5 Steps to Get Paid to Travel

Paid to Travel

To travel, even on a budget, you need a good amount of money for transportation, insurance, lodging, food, fun, and other great experiences that might pop up during your stay, such as trade fairs, music shows, sporting events, etc. So, the present-day economic situation is working against many people’s wishes to satisfy their insatiable wanderlust.
But what if you could experience new cultures, traverse through beautiful landscapes, and meet new people without spending a dime? What if you could even get paid for doing what you love? You would jump at the opportunity.
Here, we have compiled five ways you can spend days, weeks, or even months in exotic lands while earning some cash:

5 Awesome Career/Job or Business Ideas for Travel Lovers

1. Teach English in a foreign country

One of the easiest and most lucrative ways to get into foreign lands is to take up a job teaching English. The demand for English teachers is exceptionally high in Asia, the Middle East, and Latin America, and most don’t even require you to be a native speaker of the language yourself.
And if you are a native English speaker, you have a more significant advantage. Schools in non-English speaking countries hire English speakers who can teach the “direct method” by which students learn through concepts, gestures bod,y language, and the target language exclusively.
Although not all schools require it, a Teaching English as a Foreign Language (TEFL) certification can improve your chances and make you a desirable candidate. In countries such as Japan and the United Arab Emirates, English language teachers earn up to $40,000 a year.

2. Become a tour guide

Leading tours through some of the world's most iconic and historic places is a dream come true for you, as it can afford you various opportunities.
Imagine yourself becoming a tour guide in a dream place—like Paris—and leading hordes of American tourists through The Eiffel Tower, the Louvre, and the Bastille. Similarly, you can show them on longer trips that go through a series of destinations. Either option can fetch you a decent income while allowing you to see new cultures.
Working as a tour guide has its own cons, though. If you stay in one location, chances are you will be working freelance, which may mean uneven paydays and a lack of job security. While some freelance tour guides charge tourists upfront for their services, others give free tours and try to use their personalities to get tips from generous tourists.
On the other hand, however, you may be lucky enough to get a contract or a full-time gig from a touring company. This adds stability, but you will be dealing with all the logistics, planning, and headaches that come with managing a group of tourists for weeks.
It goes without saying that working as a tour guide requires you to be extroverted and friendly at all times, even on days when you wake up on the wrong side of the bed.
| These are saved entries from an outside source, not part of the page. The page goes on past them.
**src/rtl/alu_issue.sv**
```systemverilog
`default_nettype none
// ============================================================================
// Module   : alu_issue
// Brief    : Execute-issue stage feeding a 32-bit ALU with a registered
//            result; resolves operands with bypass and R-forwarding.
// Revision : 1.0 - initial release
// ============================================================================
module alu_issue (
  input  logic        clk,
  input  logic        reset,
  input  logic        in_valid,
  output logic        in_ready,
  input  logic [2:0]  in_op,
  input  logic [4:0]  in_rs,
  input  logic [4:0]  in_rt,
  input  logic [4:0]  in_rd,
  input  logic [31:0] in_rs_val,
  input  logic [31:0] in_rt_val,
  input  logic [15:0] in_imm,
  input  logic        wb_valid,
  input  logic [4:0]  wb_rd,
  input  logic [31:0] wb_data,
  input  logic [31:0] alu_R,
  input  logic        stall,
  output logic [31:0] A,
  output logic [31:0] B,
  output logic [2:0]  ALUControl,
  output logic        ex_valid,
  output logic [4:0]  ex_rd,
  output logic        illegal
);

  localparam logic [2:0] c_OP_ADD   = 3'b000;
  localparam logic [2:0] c_OP_SUB   = 3'b001;
  localparam logic [2:0] c_OP_XOR   = 3'b010;
  localparam logic [2:0] c_OP_ADDI  = 3'b011;
  localparam logic [2:0] c_OP_XORI  = 3'b100;
  localparam logic [2:0] c_CTL_ADD  = 3'b000;
  localparam logic [2:0] c_CTL_SUB  = 3'b001;
  localparam logic [2:0] c_CTL_XOR  = 3'b010;
  localparam logic [2:0] c_CTL_NOP  = 3'b111;

  logic        r_ex_valid;
  logic [2:0]  r_ctrl;
  logic [4:0]  r_ex_rd;
  logic        r_illegal;
  logic [31:0] r_opA;
  logic [31:0] r_opB;
  logic        r_fwdA;
  logic        r_fwdB;

  logic        w_xfer;
  logic        w_hold;
  logic        w_ill;
  logic        w_imm_op;
  logic [2:0]  w_ctrl;
  logic [31:0] w_opA;
  logic [31:0] w_opB;
  logic        w_fwdA;
  logic        w_fwdB;

  assign in_ready = !(r_ex_valid && stall);
  assign w_xfer   = in_valid && in_ready;
  assign w_hold   = r_ex_valid && stall;

  always_comb begin
    w_ctrl   = c_CTL_NOP;
    w_ill    = 1'b0;
    w_imm_op = 1'b0;
    case (in_op)
      c_OP_ADD:  w_ctrl = c_CTL_ADD;
      c_OP_SUB:  w_ctrl = c_CTL_SUB;
      c_OP_XOR:  w_ctrl = c_CTL_XOR;
      c_OP_ADDI: begin w_ctrl = c_CTL_ADD; w_imm_op = 1'b1; end
      c_OP_XORI: begin w_ctrl = c_CTL_XOR; w_imm_op = 1'b1; end
      default:   w_ill = 1'b1;
    endcase
  end

  // Operand priority: r0, in-flight result (taken from R next cycle), writeback, regfile.
  always_comb begin
    w_opA  = in_rs_val;
    w_fwdA = 1'b0;
    if (in_rs == 5'd0) begin
      w_opA = 32'd0;
    end else if (r_ex_valid && (r_ex_rd == in_rs)) begin
      w_opA  = 32'd0;
      w_fwdA = 1'b1;
    end else if (wb_valid && (wb_rd == in_rs)) begin
      w_opA = wb_data;
    end

    w_opB  = in_rt_val;
    w_fwdB = 1'b0;
    if (w_imm_op) begin
      w_opB = {{16{in_imm[15]}}, in_imm};
    end else if (in_rt == 5'd0) begin
      w_opB = 32'd0;
    end else if (r_ex_valid && (r_ex_rd == in_rt)) begin
      w_opB  = 32'd0;
      w_fwdB = 1'b1;
    end else if (wb_valid && (wb_rd == in_rt)) begin
      w_opB = wb_data;
    end
  end

  always_ff @(posedge clk or negedge reset) begin
    if (!reset) begin
      r_ex_valid <= 1'b0;
      r_ctrl     <= c_CTL_NOP;
      r_ex_rd    <= 5'd0;
      r_illegal  <= 1'b0;
      r_opA      <= 32'd0;
      r_opB      <= 32'd0;
      r_fwdA     <= 1'b0;
      r_fwdB     <= 1'b0;
    end else if (w_xfer) begin
      r_ex_valid <= 1'b1;
      r_ctrl     <= w_ctrl;
      r_ex_rd    <= w_ill ? 5'd0 : in_rd;
      r_illegal  <= w_ill;
      r_opA      <= w_opA;
      r_opB      <= w_opB;
      r_fwdA     <= w_fwdA;
      r_fwdB     <= w_fwdB;
    end else if (w_hold) begin
      // Freeze the forwarded value before the ALU overwrites R.
      r_opA  <= A;
      r_opB  <= B;
      r_fwdA <= 1'b0;
      r_fwdB <= 1'b0;
    end else if (!stall) begin
      r_ex_valid <= 1'b0;
      r_ctrl     <= c_CTL_NOP;
      r_ex_rd    <= 5'd0;
      r_illegal  <= 1'b0;
      r_opA      <= 32'd0;
      r_opB      <= 32'd0;
      r_fwdA     <= 1'b0;
      r_fwdB     <= 1'b0;
    end
  end

  assign A          = !r_ex_valid ? 32'd0 : (r_fwdA ? alu_R : r_opA);
  assign B          = !r_ex_valid ? 32'd0 : (r_fwdB ? alu_R : r_opB);
  assign ALUControl = r_ex_valid ? r_ctrl : c_CTL_NOP;
  assign ex_valid   = r_ex_valid;
  assign ex_rd      = r_ex_valid ? r_ex_rd : 5'd0;
  assign illegal    = r_ex_valid && r_illegal;

endmodule
`default_nettype wire

```
**config.mk**
```make
export PLATFORM = sky130hd
export DESIGN_NAME = alu_issue
export DESIGN_NICKNAME = d
export VERILOG_FILES = /design/src/rtl/alu_issue.sv
export SDC_FILE = /design/constraint.sdc
export NUM_CORES = 1
export LEC_CHECK = 0
export CAP_MARGIN = 10
export CORE_UTILIZATION = 43
export CTS_BUF_LIST = sky130_fd_sc_hd__clkbuf_8
export CTS_CLUSTER_DIAMETER = 60
export CTS_CLUSTER_SIZE = 14
export DETAILED_ROUTE_END_ITERATION = 12
export PLACE_DENSITY = 0.79
export SYNTH_ARGS = -nofsm -noshare
export SYNTH_HDL_FRONTEND = slang
export SYNTH_SLANG_ARGS = --single-unit
export TNS_END_PERCENT = 20
```
**constraint.sdc**
```tcl
create_clock -name clk -period 5 [get_ports clk]
set_input_delay 1 -clock clk [delete_from_list [all_inputs] [get_ports clk]]
set_output_delay 1 -clock clk [all_outputs]
set_load 0.1 [all_outputs]
```
==> results.txt <==
By area, the combinational part of the netlist is dominated by multiplexers. The tools report the number of setup violations in the final report as 0. For the pin with the worst max-slew slack, the measured transition is 1.16 ns. The post-route netlist has 17.4% of its cells at a drive strength greater than 1.

The area growth from synthesis to layout is 45.5%. Once the clock tree was built, the resizer swapped 0 gates to a different size. For this block, the initial DRC count from the detailed router was 418. From left edge to right edge, the die measures 114 µm. During synthesis, Yosys emitted a total of 0 warnings. The synthesized netlist devotes 19.7% of its cell area to compound gates.

The tools report the startpoint class of the critical path as a register. Counting flops with an async set or reset pin after synthesis yields a share of 100%. For the total detailed-routing wirelength, the log shows 18900 µm. Sequential elements use 35.2% of the synthesized area. In the post-synthesis netlist, the cell with the most instances is mux2i_1.

By startpoint and endpoint, the worst setup path is classified as reg2out. The synthesized netlist occupies a cell area of 5420 µm². For this design, the CTS-stage hold fixing added 0 buffers.

The count of different cell masters after synthesis came out at 41. For the net switching power of the design, the log shows 0.954 mW. Data on the critical path arrives at its endpoint at 2.52 ns. Number of buffers inserted during clock tree synthesis: 9.

The first global-routing pass estimated 28900 µm of wire. During placement, the flow inserted port buffers numbering 246. The logs give 19.9% for the clock power share and 2 for the maximum count of clock buffers along a single path. The depth of the CTS H-tree is 3, and the combined global-route utilization of all metal layers is 28.7%. The shortest period the worst path allows was 3.52 ns; the power per cell area was 274 nW/µm². In this run the tightest slew margin relative to its limit is 22.6%.

Adding up every negative setup slack in the final design gives 0 ns. The via count of the first global-routing pass is 5524, and the highest clock frequency the design can meet is 284 MHz. The synthesized netlist devotes 13.3% of its cell area to simple gates.

The sort of element at the end of the critical path was an output pin. The logs give 1.41 ns for the post-placement worst setup slack and 44.5% for the starting utilization of the core area. Relative contribution of sequential cells to total power: 33.7%. For the internal power contribution, the log shows 1.21 mW. After detailed routing, the number of remaining DRC violations is 0. The count of pins over their slew limit is 0. The number of antenna diodes in the final layout is 0.

The HPWL after detailed placement is 12900 µm. Among all flip-flop cells after synthesis, the most frequent one is dfrtp_1. The logs give 0 for the number of hold violations in the final report and 543 for the synthesized instance count. TritonCTS built the clock tree. The final net count was 933; the average size of a mapped cell was 9.98 µm². The largest driver fanout on the critical path works out to 70. The run finished with clean final reports.

The per-cell via count in the routed design is 5.77, and the initial antenna violation count is 0. The switching share of power is 44.2%, and the share of cell area taken by muxes after synthesis is 23.7%. The number of nets handed over by synthesis was 715. Max-cap violations in this run came to 0. Entering global routing, the biggest net connects 77 pins. For the I/O pin count, the log shows 247. The total overflow left after global routing is 0. Clock latency reported for the late side of the worst-skew pair: 0.36 ns. Post-route fraction of the period consumed by the critical path: 70.3%. Of the total synthesized cell area, the portion taken by full adders, half adders and majority gates is 0%. Post-route clock skew: 0.00951 ns.

The via count of the routed design is 5379, and the average wire length per cell after detail routing is 20.2 µm. Routability-driven placement finished with a final weighted congestion of 0.902. The tools report the required time of the worst setup path as 4.00 ns. After synthesis, the most frequently instantiated cells are 128 x mux2i_1, 73 x dfrtp_1, 66 x nor2b_1. The fraction of synthesized cell area taken by the top area cell type was 33.7%. The worst hold path belongs to the class reg2reg.

After synthesis the netlist holds a flip-flop and latch count of 76. The area share of xor/xnor cells in the synthesized design came out at 2.75%. Clock tree synthesis found a total of 76 sinks. The run gives 46.4% as the combinational group share of total power. The analysis attributes to cell leakage a power of 2.96 nW.

Summed over all instances, the cell type with the most area after synthesis is dfrtp_1. The core footprint was 12200 µm². The count of nets left with antenna violations once routing finished came out at 0. In this run the clock root is driven by a clkbuf_8.

The clock-pin slew on the worst setup and hold paths came out at 0.08 ns. The die height is 114 µm, and the floorplan die area is 13000 µm². The tools report the post-CTS setup repair buffer count as 0. In the post-synthesis netlist, the biggest area contributors are dfrtp_1 34%, mux2i_1 24%, nor2b_1 7.6%.

The logs give 0.000150 V for the maximum VDD drop and 40 for the floorplan row count. In this run, synthesis inferred 0 flip-flops with an integrated enable. Once routing completed, OpenROAD measured the worst setup slack at 1.48 ns.

Setup repair after global routing left no endpoint under its margin. The iteration count of the initial detailed-routing pass was 8.
## layout by cell type, fill, tap and decap left out, types with 3 or more instances in the layout
master / instances
nor2b_1: 66
dfstp_2: 3
clkbuf_8: 11
nor4_1: 3
a21oi_1: 20
a221oi_1: 14
nand2_1: 11
xor2_1: 12
a22o_1: 6
a22oi_1: 33
xnor2_1: 5
o221ai_1: 17
dfrtp_2: 3
inv_1: 6
buf_4: 73
dfrtp_1: 70
nor2_1: 21
and2_1: 6
clkdlybuf4s50_1: 179
o21ai_2: 30
o21ai_0: 19
mux2i_1: 128
## stage by stage
| stage | area (µm²) | instances | utilization, % | power [mW] | hold WS (ns) |
|---|---|---|---|---|---|
| 2_1_floorplan | 5420 | 543 | - | 1.42 | 0.453 |
| 3_3_place_gp | 7710 | 918 | 63.4 | 1.72 | 0.466 |
| 3_5_place_dp | 7710 | 918 | 63.4 | 1.74 | 0.476 |
| 4_1_cts | 7880 | 933 | 64.8 | 2.17 | 0.490 |
| 5_1_grt | 7880 | 933 | 64.8 | 2.25 | 0.499 |
| 6_report | 7880 | 933 | 64.8 | 2.16 | 0.487 |
## critical path, cell delays in order, from the launching register on
cell and delay, ns:
dfrtp_2 0.47, buf_4 0.58, nand2_1 0.49, buf_4 0.34, buf_4 0.25
## routing by layer
| layer | wire, µm | track usage, % | up-vias |
|---|---|---|---|
| li1 | - | - | 2448 |
| met1 | 7450 | 33.8 | 2628 |
| met2 | 9510 | 50.7 | 261 |
| met3 | 1260 | 4.55 | 42 |
| met4 | 643 | 14.5 | 0 |
| met5 | 0 | 0 | - |
## worst paths after layout
path / start / depth (start not counted) / slack [ns] / endpoint
worst max-delay path: ex_valid / 4 / 1.48 / in_ready
worst min-delay path: r_ctrl[2] / 2 / 0.49 / r_ctrl[2]
worst max register to register: ex_valid / 8 / 1.65 / r_opB[15]
worst min register to register: r_ctrl[2] / 2 / 0.49 / r_ctrl[2]
max in group asynchronous: reset / 1 / 3.51 / r_fwdB
min in group asynchronous: reset / 1 / 0.79 / r_ex_rd[4]
## power by group through the flow
stage	Combinational (mW)	Clock, mW	Sequential, mW
6_report	1.00	0.430	0.728
5_1_grt	1.05	0.467	0.735
4_1_cts	1.00	0.442	0.726
3_5_place_dp	1.00	0	0.738
3_3_place_gp	0.989	0	0.733
2_1_floorplan	0.691	0	0.728
## cell type report
cell class / count / area, µm²
Clock buffer: 11 / 151
Sequential cell: 76 / 1910
Timing Repair Buffer: 253 / 2340
Inverter: 6 / 22.5
Clock inverter: 4 / 17.5
Tap cell: 168 / 210
Fill cell: 1008 / 4280
Multi-Input combinational cell: 415 / 3230
## flip-flops by register name, summed over array words and instances (netlist names)
signal	flops
r_illegal	1
r_fwdA	1
r_ctrl	3
r_opB	32
ex_valid	1
r_opA	32
r_fwdB	1
r_ex_rd	5
## logic make-up (layout without fill, tap and decap cells)
| kind of cell | after synthesis | count (layout) |
|---|---|---|
| compound gates | 144 | 144 |
| mux | 128 | 128 |
| simple gates | 126 | 126 |
| flops | 76 | 76 |
| buf+inv | 52 | 274 |
| xor+xnor | 17 | 17 |
Note: power is estimated with default switching activity, not from simulation.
3. Start an import-export business

This actually requires some capital to start with. Consider getting into the import-export trade and heading out to exotic countries to find products that will appeal to travel-hungry consumers back home.
Local, specialty and handmade goods usually sell very well. But you need to select goods that certain areas are known for (such as Italian leather, Turkish ceramics, Arab clothing, Mexican hammocks, etc.) and one-of-a-kind products that can’t be purchased in large quantities.
Once you are back home, you can sell the products to stores, collectors, or others for a handsome profit. You can even sell online through stores like eBay. Note, however, that you will have to figure out how to navigate customs regulations that apply to your country. You don’t want to get apprehended for what you are not doing.

4. Become a flight attendant

If spending some hours of your day in the skies means no problem or worries, then becoming a flight attendant is a great option combining good pay with the opportunity to travel to different parts of the world. On average, flight attendants make $35,000 a year and get free travel benefits for themselves and their families. While the pay might seem low, the average flight attendant works just 20 hours a week.

5. Work for a cruise line

By working on a cruise ship, you get the opportunity to visit exotic locales. Sadly, the job usually comes with long hours of relatively low pay. But the bright side is that you enjoy free travel with all expenses paid. And crew members have their own dining halls, Internet cafes, gyms, party areas, shops, and organized activities, creating a fun culture.
There are numerous job positions on a ship, from washing dishes to chaperoning passengers on exotic excursions. While there is an expected difference in a paycheck, other benefits are usually distributed equally and evenly.